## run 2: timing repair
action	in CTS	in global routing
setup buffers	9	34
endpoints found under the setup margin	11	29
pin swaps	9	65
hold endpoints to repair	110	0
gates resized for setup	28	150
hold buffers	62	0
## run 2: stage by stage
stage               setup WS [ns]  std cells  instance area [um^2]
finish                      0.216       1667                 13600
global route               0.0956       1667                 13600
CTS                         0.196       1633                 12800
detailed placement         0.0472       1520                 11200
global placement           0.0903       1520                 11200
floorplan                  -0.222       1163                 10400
File: config.mk
export PLATFORM = sky130hd
export DESIGN_NAME = ism_ctrl
export DESIGN_NICKNAME = d
export VERILOG_FILES = /design/src/hw/rtl/ism_pkg.sv /design/src/hw/rtl/ism_ctrl.sv
export SDC_FILE = /design/constraint.sdc
export NUM_CORES = 1
export LEC_CHECK = 0
export BUFFER_PORTS_ARGS = -buffer_cell sky130_fd_sc_hd__buf_4
export CORE_AREA = 2 2 39 41
export DETAILED_ROUTE_END_ITERATION = 10
export DIE_AREA = 0 0 41 43
export PLACE_DENSITY = 0.36
export SLEW_MARGIN = 40
export SYNTH_ARGS = -nofsm -noshare
export SYNTH_HDL_FRONTEND = slang
export SYNTH_SLANG_ARGS = --single-unit
File: constraint.sdc
create_clock -name clk -period 0.97 [get_ports clk]
set_clock_uncertainty 0.15 [all_clocks]
set_input_delay 0.097 -clock clk [delete_from_list [all_inputs] [get_ports clk]]
set_output_delay 0.097 -clock clk [all_outputs]
set_load 0.05 [all_outputs]
File: src/hw/rtl/ism_pkg.sv
// Types and constants shared by the interval sort and merge block.
`default_nettype none

package ism_pkg;

  localparam int FIELD_BITS = 16;

  typedef struct packed {
    logic [FIELD_BITS-1:0] start_point;
    logic [FIELD_BITS-1:0] end_point;
    logic                  final_item;
  } ism_in_t;

  typedef struct packed {
    logic [FIELD_BITS-1:0] merged_start;
    logic [FIELD_BITS-1:0] merged_end;
    logic                  final_result;
    logic                  overflowed;
  } ism_out_t;

  // controller to datapath
  typedef struct packed {
    logic insert;     // put the input interval into the sorted chain
    logic pop;        // take the head of the chain into the merge registers
    logic emit;       // load the output register from the merge registers
    logic emit_last;  // the emitted interval closes the set
    logic clr;        // end of set: drop merge state and overflow flag
  } ism_cmd_t;

  // datapath to controller
  typedef struct packed {
    logic head_valid;  // chain holds at least one interval
    logic head_joins;  // head start lies within the running merged interval
    logic cur_valid;   // merge registers hold an interval
    logic out_busy;    // output register full and stalled
  } ism_sts_t;

endpackage

`default_nettype wire

File: src/hw/rtl/ism_ctrl.sv
// Controller state machine: load phase and merge/emit phase.
`default_nettype none

module ism_ctrl (
  input  wire              clk,
  input  wire              rst_n,
  input  wire              in_valid,
  input  wire              in_final,
  output logic             in_stall,
  input  ism_pkg::ism_sts_t sts,
  output ism_pkg::ism_cmd_t cmd
);
  import ism_pkg::*;

  localparam logic ST_LOAD  = 1'b0;
  localparam logic ST_MERGE = 1'b1;

  logic state_r, state_nxt;

  always_comb begin
    cmd       = '0;
    state_nxt = state_r;
    in_stall  = 1'b1;
    unique case (state_r)
      ST_LOAD: begin
        in_stall = 1'b0;
        if (in_valid) begin
          cmd.insert = 1'b1;
          if (in_final) state_nxt = ST_MERGE;
        end
      end
      ST_MERGE: begin
        if (sts.head_valid) begin
          if (sts.cur_valid && !sts.head_joins) begin
            // a gap closes the running interval; it must leave first
            if (!sts.out_busy) begin
              cmd.pop  = 1'b1;
              cmd.emit = 1'b1;
            end
          end else begin
            cmd.pop = 1'b1;
          end
        end else if (sts.cur_valid) begin
          if (!sts.out_busy) begin
            cmd.emit      = 1'b1;
            cmd.emit_last = 1'b1;
            cmd.clr       = 1'b1;
            state_nxt     = ST_LOAD;
          end
        end else begin
          cmd.clr   = 1'b1;
          state_nxt = ST_LOAD;
        end
      end
      default: state_nxt = ST_LOAD;
    endcase
  end

  always_ff @(posedge clk) begin
    if (!rst_n) state_r <= ST_LOAD;
    else        state_r <= state_nxt;
  end

  a_no_load_in_merge: assert property (@(posedge clk) disable iff (!rst_n)
    (state_r == ST_MERGE) |-> (in_stall && !cmd.insert))
    else $error("input taken during merge phase");

endmodule

`default_nettype wire

==> metrics.md <==
| Metric | Value |
|---|---|
| Largest net degree at the start of global routing | `6` |
| Seq/Total Area, Yosys | `22.9%` |
| Synthesized cell area | `87.6 um^2` |
| Met2 wire len | `78 um` |
| Fmax | `912 MHz` |
| Leak | `0.128 nW` |
| Crit Path Max Fanout | `5` |
| Area Growth Syn to Fin | `209%` |
| Tmin final | `1.10 ns` |
| Routed met1 length | `213 um` |
| FF-to-FF End | `state_r$_SDFF_PN0_` |
| Fin worst setup slack | `-0.126 ns` |
| Actual slew at the worst max-slew pin | `0.230 ns` |
| Gpl congestion | `0.696` |
| Number of global-route vias before repair | `130` |
| Required @ worst endpoint | `0.72 ns` |
| Worst-Skew Late Latency | `0 ns` |
| Top cells by area, synth | `dfxtp_1 (23%), a21oi_1 (11%), o211a_1 (11%), a311oi_1 (10%), and2b_2 (10%)` |
| Max_cap viols | `0` |
| Synth Area in Adders | `0%` |
| Yosys top cell by area | `dfxtp_1` |
| Yosys warns | `0` |
| Worst path cell trace | `nand3b_1 -> a21oi_4 -> buf_6` |
| Failing checks | `negative setup slack` |
| Post-synthesis cell type count | `10` |
| Crit path capture type | `output pin` |
| Worst R2R Setup Slack | `0.01 ns` |
| Clk slew on worst S/H paths | `0 ns` |
| Largest family of logic cells by synthesized area | `simple AND/OR/NAND/NOR gates` |
| Drt first-iter violations | `2` |
| Drt wl/cell | `8.57 um` |
| Mux contribution to synthesized area | `0%` |
| Min-Delay Path Class | `input pin to register` |
| Syn Inst Count | `12` |
| DR WL met3 | `68 um` |
| DR vias/cell | `3.33` |
| Antenna-violating nets left | `0` |
| Post-synthesis simple-gate area fraction | `35.7%` |
| Outcome | `finished, violations left` |
| Xor/xnor share of the synthesized area | `0%` |
| Drc violations | `0` |
| Flip-flop count of the largest register after layout | `1` |
| RSZ-0062 raised after global routing | `true` |
| Net count, final | `36` |
| Place WS | `-0.166 ns` |
| Final Max Slew Viols | `0` |
| Most flops, register | `state_r` |
| # hold bufs at CTS | `0` |
| Core Region | `0.00138 mm^2` |
| IO Pins | `14` |
| Syn nets | `20` |
| Fin cells | `42` |
| Layout cells sized above 1 | `73.1%` |
| Worst reg-to-reg path cell count | `3` |
| Worst Setup Start Kind | `register` |
| Total power | `0.000175 W` |
| Synthesis-stage register bit count | `1` |
| Critical path class | `register to output pin` |
| Total placed cells including tap cells | `41` |
| Initial antenna violation count | `0` |
| Slew headroom | `84.6%` |
| Total gr overflow | `0` |
| Peak supply drop | `0.000243 V` |
| Std-Cell Rows | `14` |
| Setup violators final | `4` |
| Vias | `140` |
| GRT Total Usage | `4.60%` |
| Largest regs | `state_r: 1 flops` |
| Initial Utilization | `6.33%` |
| Die area | `0.00176 mm^2` |
| Critical path arrival | `0.85 ns` |
| Antenna Cells | `0` |
| First-pass GRT wire length | `586 um` |
| RR Startpoint | `state_r$_SDFF_PN0_` |
| Chip height | `43 um` |
| Max layer used | `met3` |
| Critical Path End | `cmd[2]` |
| Top cell type's share of synthesized area | `22.9%` |
| Area fraction in compound gates after synthesis | `32.9%` |
| Detailed Route WL | `360 um` |
| Number of I/O port buffers | `13` |
| Final period util | `113%` |
| Critical Path Start | `state_r$_SDFF_PN0_` |
| Die W | `41 um` |
| CP max stage cell | `dfxtp_4` |
| Pwr dens | `647 mW/mm^2` |
| Avg Synthesized Cell Area | `7.30 um^2` |
| Final hold violations | `0` |
| First-pass DRT Iterations | `2` |
| Slowest stage delay, CP | `0.34 ns` |
cell usage in the layout, fill, tap and decap left out:
cell      n
a21oi_1   1
nor2_4    1
a21oi_4   1
a311oi_1  1
nand2_1   1
dfxtp_4   1
and3_4    1
and2b_4   1
inv_1     2
buf_4     9
o211a_1   1
buf_6     2
buf_8     3
nand3b_1  1
through the flow:
step                instance area [um^2]  utilization [%]  TNS (ns)  hold WS, ns
global placement                     229             16.5    -0.325        0.182
CTS                                  259             18.7    -0.378        0.196
finish                               270             19.5    -0.314        0.195
global route                         270             19.5    -0.547        0.224
floorplan                            111                -    -0.776       0.0495
detailed placement                   229             16.5    -0.340        0.188
where the power goes:
group	switching (W)	leakage, nW	internal, W	total (W)
registers	0.00000343	0.00892	0.0000445	0.0000479
clock network	0	0	0	0
logic	0.0000685	0.119	0.0000585	0.000127
worst min-delay path by stage:
stage          startpoint            endpoint  slack (ns)  depth (start not counted)
2_1_floorplan       rst_n  state_r$_SDFF_PN0_        0.05                          2
3_3_place_gp        rst_n  state_r$_SDFF_PN0_        0.18                          3
3_5_place_dp        rst_n  state_r$_SDFF_PN0_        0.19                          3
4_1_cts             rst_n  state_r$_SDFF_PN0_        0.20                          3
5_1_grt             rst_n  state_r$_SDFF_PN0_        0.22                          3
6_report            rst_n  state_r$_SDFF_PN0_        0.20                          3
synth_stat cells, drive strengths merged:
master and instances:
nand2 1, a311oi 1, and3 1, nand3b 1, a21oi 2, dfxtp 1
inv 2, and2b 1, nor2 1, o211a 1
kinds of logic (layout without fill, tap and decap cells):
kind of cell / Yosys count / count (layout)
flops: 1 / 1
simple gates: 5 / 5
compound gates: 4 / 4
buf+inv: 2 / 16
final cells by class:
| type | count | area (um^2) |
|---|---|---|
| well taps | 16 | 20.0 |
| inverters | 2 | 7.51 |
| repair buffers | 14 | 135 |
| multi-input cells | 9 | 83.8 |
| fillers | 152 | 1110 |
| flip-flops and latches | 1 | 23.8 |
critical path, delay by kind of cell, from the launching register on:
family	cells	cell delay [ns]
AO/OA/AOI/OAI	1	0.16
buffers and inverters	1	0.17
flip-flops	1	0.34
AND/OR/NAND/NOR	1	0.18
timing repair:
item	in CTS	in global routing
buffers inserted	1	0
pin swaps	3	1
endpoints found under the setup margin	3	6
gates resized for setup	6	3
per-layer routing:
metal  global-route usage (%)  vias up
met5                        0        -
met4                        0        0
met3                     1.05        0
met2                     4.38       14
met1                     9.52       53
li1                         -       73
Note: power is estimated with default switching activity, not from simulation.
==> config.mk <==
export PLATFORM = sky130hd
export DESIGN_NAME = adaptive_gain_audio_mixer
export DESIGN_NICKNAME = d
export VERILOG_FILES = /design/src/rtl/aga_pkg.sv /design/src/rtl/aga_alu.sv /design/src/rtl/adaptive_gain_audio_mixer.sv
export VERILOG_INCLUDE_DIRS = /design/src /design/src/rtl
export SDC_FILE = /design/constraint.sdc
export NUM_CORES = 1
export LEC_CHECK = 0
export ABC_AREA = 1
export BUFFER_PORTS_ARGS = -buffer_cell sky130_fd_sc_hd__buf_2
export CORE_ASPECT_RATIO = 0.6
export CORE_MARGIN = 3
export CORE_UTILIZATION = 39
export CTS_CLUSTER_DIAMETER = 40
export DETAILED_ROUTE_END_ITERATION = 8
export GPL_TIMING_DRIVEN = 0
export SLEW_MARGIN = 20
export SYNTH_ARGS = -nofsm -noshare
export SYNTH_HDL_FRONTEND = slang
export SYNTH_HIERARCHICAL = 1
export SYNTH_SLANG_ARGS = --single-unit
==> constraint.sdc <==
create_clock -name clk -period 9.7 [get_ports clk]
set_input_delay 0.485 -clock clk [delete_from_list [all_inputs] [get_ports clk]]
set_output_delay 0.485 -clock clk [all_outputs]
set_load 0.02 [all_outputs]
==> src/rtl/adaptive_gain_audio_mixer_macros.svh <==
// ----------------------------------------------------------------------------
// Adaptive gain audio mixer assertion macros
// Shared wrappers for the concurrent checks in the mixer RTL.
// ----------------------------------------------------------------------------
`ifndef ADAPTIVE_GAIN_AUDIO_MIXER_MACROS_SVH
`define ADAPTIVE_GAIN_AUDIO_MIXER_MACROS_SVH

// A property that must hold at every clock edge outside reset.
`define AGA_ASSERT(lbl, prop, msg) \
  lbl: assert property (@(posedge clk) disable iff (rst) (prop)) else $error(msg);

// An expression that must never be true outside reset.
`define AGA_NEVER(lbl, expr, msg) \
  `AGA_ASSERT(lbl, !(expr), msg)

`endif

==> src/rtl/aga_pkg.sv <==
// ----------------------------------------------------------------------------
// Adaptive gain audio mixer package
// Constants and the shared arithmetic unit's operation codes.
// ----------------------------------------------------------------------------
package aga_pkg;

  localparam int DEF_MAX_INPUTS  = 8;
  localparam int DEF_SAMPLE_BITS = 16;

  // Number of sample ports on the block.
  localparam int NUM_SOURCES = 8;

  // Configuration register.
  localparam int              CFG_W             = 4;
  localparam logic [CFG_W-1:0] INPUT_COUNT_RESET = 4'd2;

  // Gain is unsigned Q1.15.
  localparam int               GAIN_W        = 16;
  localparam int               GAIN_FRAC     = 15;
  localparam logic [GAIN_W-1:0] GAIN_ONE     = 16'h8000;
  localparam logic [GAIN_W-1:0] RECOVER_BIAS = 16'd15;
  localparam int               RECOVER_SHIFT = 4;

  // Attenuation search over k/16, k from 15 down to 1.
  localparam int              K_BITS = 4;
  localparam logic [K_BITS-1:0] K_TOP = 4'd15;
  localparam logic [K_BITS-1:0] K_LOW = 4'd1;

  typedef enum logic {
    ALU_ADD,
    ALU_SUB
  } alu_op_t;

endpackage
+ + +
→ **THE PROBLEM**: Print, exactly as written, the first line of the records above and each line after it until the line with "setup WS [ns]", which is printed too.

→ **RESPONSE BOX**:
## run 2: timing repair
action	in CTS	in global routing
setup buffers	9	34
endpoints found under the setup margin	11	29
pin swaps	9	65
hold endpoints to repair	110	0
gates resized for setup	28	150
hold buffers	62	0
## run 2: stage by stage
stage               setup WS [ns]  std cells  instance area [um^2]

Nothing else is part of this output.